Then the last remaining tricky bit is getting it out of the keystore this program creates and in to the one you intend to use. That could be as easy as just pointing jboss at this keystore but I made it harder and did this to copy from one keystore into another.
keytool -importkeystore -srckeystore /the/keystore/made/by/importkey.java/keystore.ImportKey -srcstorepass importkey -destkeystore /the/one/you/use/jboss.keystore -deststorepass somethingclever -alias importkey -destalias production -srckeypass importkey -destkeypass somethingclever
Then I edited /usr/local/java/jboss-VERSION/server/default/deploy/jboss-web.deployer/server.xml to modify the 8443 SSL connector they ship to do this:
<Connector port="443" protocol="HTTP/1.1" SSLEnabled="true"
maxThreads="150" scheme="https" secure="true"

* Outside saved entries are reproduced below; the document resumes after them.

What follows belongs to an exercise in optimizing a design on an open flow for small area, a short achievable clock period and few clock cycles per item; a production flow would make more cautious choices. In this exercise RTL edits were held to simulation tests only and were not proved equivalent to the original. No activity file was given, so power comes from the tool's default toggle rates.

== run B ==
==> flow/design.v <==
module lfe_line_buffer #(
    parameter int LINE_BITS     = 512,
    parameter int WORD_BITS     = 32,
    parameter int BEAT_IDX_BITS = 4
) (
    input  logic                 clk,
    input  logic                 rst_n,
    input  logic                 wr_en,
    input  logic [WORD_BITS-1:0] wr_word,
    output logic                 wr_last,    
    output logic [LINE_BITS-1:0] line
);
    localparam int BEATS = LINE_BITS / WORD_BITS;
    logic                            r_en;       
    logic [WORD_BITS-1:0]            r_word;     
    logic [BEAT_IDX_BITS-1:0]        wr_idx;
    logic                            clear;      
    logic [BEATS-1:0][WORD_BITS-1:0] words;
    assign wr_last = r_en && (wr_idx == BEAT_IDX_BITS'(BEATS-1));
    always_ff @(posedge clk or negedge rst_n) begin
        if (!rst_n) begin
            r_en   <= 1'b0;
            r_word <= '0;
            wr_idx <= '0;
            clear  <= 1'b1;
        end else begin
            r_en   <= wr_en;
            r_word <= wr_word;
            clear  <= 1'b0;
            if (r_en)
                wr_idx <= wr_idx + BEAT_IDX_BITS'(1);
        end
    end
    for (genvar k = 0; k < BEATS; k++) begin : g_word
        always_ff @(posedge clk) begin
            if (clear || (r_en && wr_idx == BEAT_IDX_BITS'(k)))
                words[k] <= r_word;
        end
    end
    assign line = words;
endmodule
module line_fill_engine #(
    parameter int LINE_BITS = 512,
    parameter int WORD_BITS = 32,
    parameter int ADDR_BITS = 32
) (
    input  logic                 clk,
    input  logic                 rst_n,
    input  logic                 req_valid,
    output logic                 req_ready,
    input  logic                 req_write,
    input  logic [ADDR_BITS-1:0] req_addr,
    input  logic [LINE_BITS-1:0] req_wdata,
    output logic                 resp_valid,
    output logic [LINE_BITS-1:0] resp_rdata,
    output logic                 mem_valid,
    input  logic                 mem_ready,
    output logic                 mem_we,
    output logic [ADDR_BITS-1:0] mem_addr,
    output logic [WORD_BITS-1:0] mem_wdata,
    input  logic                 mem_rvalid,
    input  logic [WORD_BITS-1:0] mem_rdata
);
    localparam int OFFSET_BITS   = 6;
    localparam int BEATS         = LINE_BITS / WORD_BITS;
    localparam int BEAT_IDX_BITS = 4;
    localparam int LBASE_BITS    = ADDR_BITS - OFFSET_BITS;
    localparam int QDEPTH        = 4;    
    logic                     src_v, src_v_nxt, src_wr;
    logic [LBASE_BITS-1:0]    src_base;
    logic [BEAT_IDX_BITS-1:0] src_cnt;               
    logic [BEATS-1:0]         src_sel;               
    logic [WORD_BITS-1:0]     src_word, ld_word;
    logic [BEATS-1:0][WORD_BITS-1:0] wbuf;           
    logic                     d_v, d_we, d_last;
    logic [LBASE_BITS-1:0]    d_base;
    logic [BEAT_IDX_BITS-1:0] d_idx;
    logic [WORD_BITS-1:0]     d_data;
    logic [QDEPTH-1:0]        q_wr;                  
    logic [1:0]               q_hd, q_tl;
    logic [QDEPTH-1:0]        t_un, t_un_nxt;        
    logic [QDEPTH-1:0]        t_uw;                  
    logic [QDEPTH-1:0]        t_cw, t_cf;            
    logic [QDEPTH-1:0]        t_cw_nxt, t_cf_nxt;
    logic                     resp_q, rdy_q;
    logic [LINE_BITS-1:0]     line;
    function automatic logic [QDEPTH-1:0] therm(input logic [QDEPTH-1:0] t,
                                                input logic inc, input logic dec);
        therm = t;
        if (inc && !dec) therm = {t[QDEPTH-2:0], 1'b1};
        if (dec && !inc) therm = {1'b0, t[QDEPTH-1:1]};
    endfunction
    logic accept, pop, src_ok, byp_ok, src_ld, byp_ld, fill_ok, n_old_le1;
    logic wb_done, fill_done, resp_wb, head_wb_nxt;
    logic unused_addr_bits;
    assign unused_addr_bits = ^req_addr[OFFSET_BITS-1:0];
    assign req_ready = rdy_q;
    assign accept    = req_valid && rdy_q;
    assign pop       = !d_v || mem_ready;
    assign n_old_le1 = src_v ? !t_un[2] : !t_un[1];
    assign fill_ok   = !t_uw[0] || n_old_le1;
    assign src_ok = src_v && (src_wr || src_cnt != '0 || fill_ok);
    assign byp_ok = !src_v && accept && (req_write || fill_ok);
    assign src_ld = pop && src_ok;
    assign byp_ld = pop && byp_ok;
    always_comb begin
        src_v_nxt = src_v;
        if (accept)
            src_v_nxt = 1'b1;
        else if (src_ld && src_sel[BEATS-1])
            src_v_nxt = 1'b0;
    end
    always_ff @(posedge clk or negedge rst_n) begin
        if (!rst_n) begin
            src_v   <= 1'b0;
            src_cnt <= '0;
            src_sel <= BEATS'(1);
        end else begin
            src_v <= src_v_nxt;
            if (accept) begin
                src_cnt <= byp_ld ? BEAT_IDX_BITS'(1) : '0;
                src_sel <= byp_ld ? BEATS'(2) : BEATS'(1);
            end else if (src_ld) begin
                src_cnt <= src_cnt + BEAT_IDX_BITS'(1);
                src_sel <= {src_sel[BEATS-2:0], src_sel[BEATS-1]};
            end
        end
    end
    always_comb begin
        src_word = '0;
        for (int k = 0; k < BEATS; k++)
            src_word = src_word | (wbuf[k] & {WORD_BITS{src_sel[k]}});
    end
    assign ld_word = src_v ? src_word : req_wdata[WORD_BITS-1:0];
    always_ff @(posedge clk) begin
        if (!src_v) begin
            src_wr   <= req_write;
            src_base <= req_addr[ADDR_BITS-1:OFFSET_BITS];
            wbuf     <= req_wdata;
        end
    end
    always_ff @(posedge clk or negedge rst_n) begin
        if (!rst_n)
            d_v <= 1'b0;
        else if (pop)
            d_v <= src_ok || byp_ok;
    end
    always_ff @(posedge clk) begin
        if (src_ld) begin
            d_we   <= src_wr;
            d_base <= src_base;
            d_idx  <= src_cnt;
            d_last <= src_sel[BEATS-1];
        end else if (byp_ld) begin
            d_we   <= req_write;
            d_base <= req_addr[ADDR_BITS-1:OFFSET_BITS];
            d_idx  <= '0;
            d_last <= 1'b0;
        end
        if (src_ld || byp_ld)
            d_data <= ld_word;
    end
    assign mem_valid = d_v;
    assign mem_we    = d_we;
    assign mem_addr  = {d_base, d_idx, 2'b00};
    assign mem_wdata = d_data;
    assign wb_done    = d_v && d_we && d_last && mem_ready;
    assign resp_wb    = q_wr[q_hd];
    assign resp_valid = resp_q;
    assign t_un_nxt = therm(t_un, accept, resp_q);
    assign t_cw_nxt = therm(t_cw, wb_done, resp_q && resp_wb);
    assign t_cf_nxt = therm(t_cf, fill_done, resp_q && !resp_wb);
    assign head_wb_nxt = resp_q ? q_wr[q_hd + 2'd1] : q_wr[q_hd];
    always_ff @(posedge clk) begin
        if (accept) q_wr[q_tl] <= req_write;
    end
    always_ff @(posedge clk or negedge rst_n) begin
        if (!rst_n) begin
            q_hd   <= '0;
            q_tl   <= '0;
            t_un   <= '0;
            t_uw   <= '0;
            t_cw   <= '0;
            t_cf   <= '0;
            resp_q <= 1'b0;
            rdy_q  <= 1'b0;
        end else begin
            q_hd   <= q_hd + 2'(resp_q);
            q_tl   <= q_tl + 2'(accept);
            t_un   <= t_un_nxt;
            t_uw   <= therm(t_uw, accept && req_write, resp_q && resp_wb);
            t_cw   <= t_cw_nxt;
            t_cf   <= t_cf_nxt;
            resp_q <= head_wb_nxt ? t_cw_nxt[0] : t_cf_nxt[0];
            rdy_q  <= !src_v_nxt && !t_un_nxt[QDEPTH-1];
        end
    end
    lfe_line_buffer u_line (
        .clk     (clk),
        .rst_n   (rst_n),
        .wr_en   (mem_rvalid),
        .wr_word (mem_rdata),
        .wr_last (fill_done),
        .line    (line)
    );
    assign resp_rdata = line;
endmodule
Settings: LEC_CHECK=0, CAP_MARGIN=20, CORE_MARGIN=2, CORE_UTILIZATION=65, CTS_CLUSTER_DIAMETER=80, CTS_CLUSTER_SIZE=30, SETUP_SLACK_MARGIN=2.2, SLEW_MARGIN=20; clock period 4.2 ns.
standard.sh (not shown) runs the stock make flow with config.mk's settings and CLKGATE_MAP_FILE= SYNTH_SCRIPT=/design/flow/synth_recipe.tcl, a recipe that flattens the netlist after the stock synthesis.
==> flow/flow/run.sh <==
#!/bin/bash
# Standard layout, with a plain buf_1 as each port's buffer and the pins one
# routing track apart (so the die need not grow to fit them).
set -euo pipefail
bash standard.sh \
  "BUFFER_PORTS_ARGS=-buffer_cell sky130_fd_sc_hd__buf_1" \
  "PLACE_PINS_ARGS=-min_distance 1 -min_distance_in_tracks" \
  finish > standard.log 2>&1
Testbench counts of run B, summed over its fixed seeds: cycles 58,636, items 3,200.
Setup changes, run B to run A
diff --git a/flow/design.v b/flow/design.v
--- a/flow/design.v
+++ b/flow/design.v
@@ -13,27 +13,27 @@
     localparam int BEATS = LINE_BITS / WORD_BITS;
     logic                            r_en;       
     logic [WORD_BITS-1:0]            r_word;     
-    logic [BEAT_IDX_BITS-1:0]        wr_idx;
+    logic [BEATS-1:0]                wr_sel;     
     logic                            clear;      
     logic [BEATS-1:0][WORD_BITS-1:0] words;
-    assign wr_last = r_en && (wr_idx == BEAT_IDX_BITS'(BEATS-1));
+    assign wr_last = r_en && wr_sel[BEATS-1];
     always_ff @(posedge clk or negedge rst_n) begin
         if (!rst_n) begin
             r_en   <= 1'b0;
             r_word <= '0;
-            wr_idx <= '0;
+            wr_sel <= BEATS'(1);
             clear  <= 1'b1;
         end else begin
             r_en   <= wr_en;
             r_word <= wr_word;
             clear  <= 1'b0;
             if (r_en)
-                wr_idx <= wr_idx + BEAT_IDX_BITS'(1);
+                wr_sel <= {wr_sel[BEATS-2:0], wr_sel[BEATS-1]};
         end
     end
     for (genvar k = 0; k < BEATS; k++) begin : g_word
         always_ff @(posedge clk) begin
-            if (clear || (r_en && wr_idx == BEAT_IDX_BITS'(k)))
+            if (clear || (r_en && wr_sel[k]))
                 words[k] <= r_word;
         end
     end
Findings:
- [compare] base=run B new=run A: sum of met3 wire segment lengths after detailed routing shows a reduction of about 8%; synthesized cell count moved up; number of non-filler instances in the completed layout comparable; data required time at the worst endpoint shrank by 1.23 ns; share of power burned in the clock network now sits higher.
- Comparing run B and run A, multi-input combinational cell area is higher on run B.
- edfxtp_1 as the slowest cell on the critical path was reported by run A, and dfrtp_1 by run B.
- Looking at end point of the critical path, the resp_rdata[144] result is from run A; the d_base[20]$_DFFE_PP_ one comes from run B.
- Compared to run B, run A has switching fraction of total power 1.7 points lower.
- Reported for run B and run A, residual antenna-violating net count after detailed routing turned out identical to the last digit.
- Compare run B and run A | fraction of area in registers higher: run A
Testbench counts of run A, summed over its fixed seeds: cycles 58,636, items 3,200.

## port drivers added, routing unchanged
How much do the figures lean on ideal ports? The routed layouts below were timed once more, with nothing changed but the port constraints.
Step 1: set_driving_cell puts a clkbuf_16 on clk and a buf_2 on each other input, an assumption about the parent block.
Step 2, shift: input delay + t, output delay - t, t = (earliest + latest rising clock arrival at the registers) / 2. This alone moves slack from input paths to output paths.
Three values: no drivers, after step 1, after step 2; two values: the first two.
| run | shift t [ns] | setup slack, ns | worst setup path after step 2 | cell pins on the clock port's net |
|---|---|---|---|---|
| run B | 0.696 | 2.076 / 2.025 / 1.595 | input to register | 1 |
| run A | 0.696 | 2.064 / 2.000 / 1.761 | input to register | 1 |
After both steps setup and hold are still met in every run listed. For run B, which loses most, drivers alone change the setup slack by -0.051 ns; drivers and shift together by -0.481 ns.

address="${jboss.bind.address}"
keystoreFile="/usr/local/java/jboss-VERSION/server/default/conf/ark.keystore"
keyAlias="production"
keystorePass="somethingclever"
clientAuth="false" sslProtocol="TLS" />
During this day I also got my hands on the 12G file which is a Windows virtualbox image in use by my nearest IT group. This doesn’t reveal some deep latent desire to be using Windows after all this time, this was me attempting to solve an issue for the people around me without taking on administration of Windows systems. It very nearly worked.
ETA: the key has its own password separate from the keystore. You can change it when you import that key into the new keystore, so I updated the command to reflect that.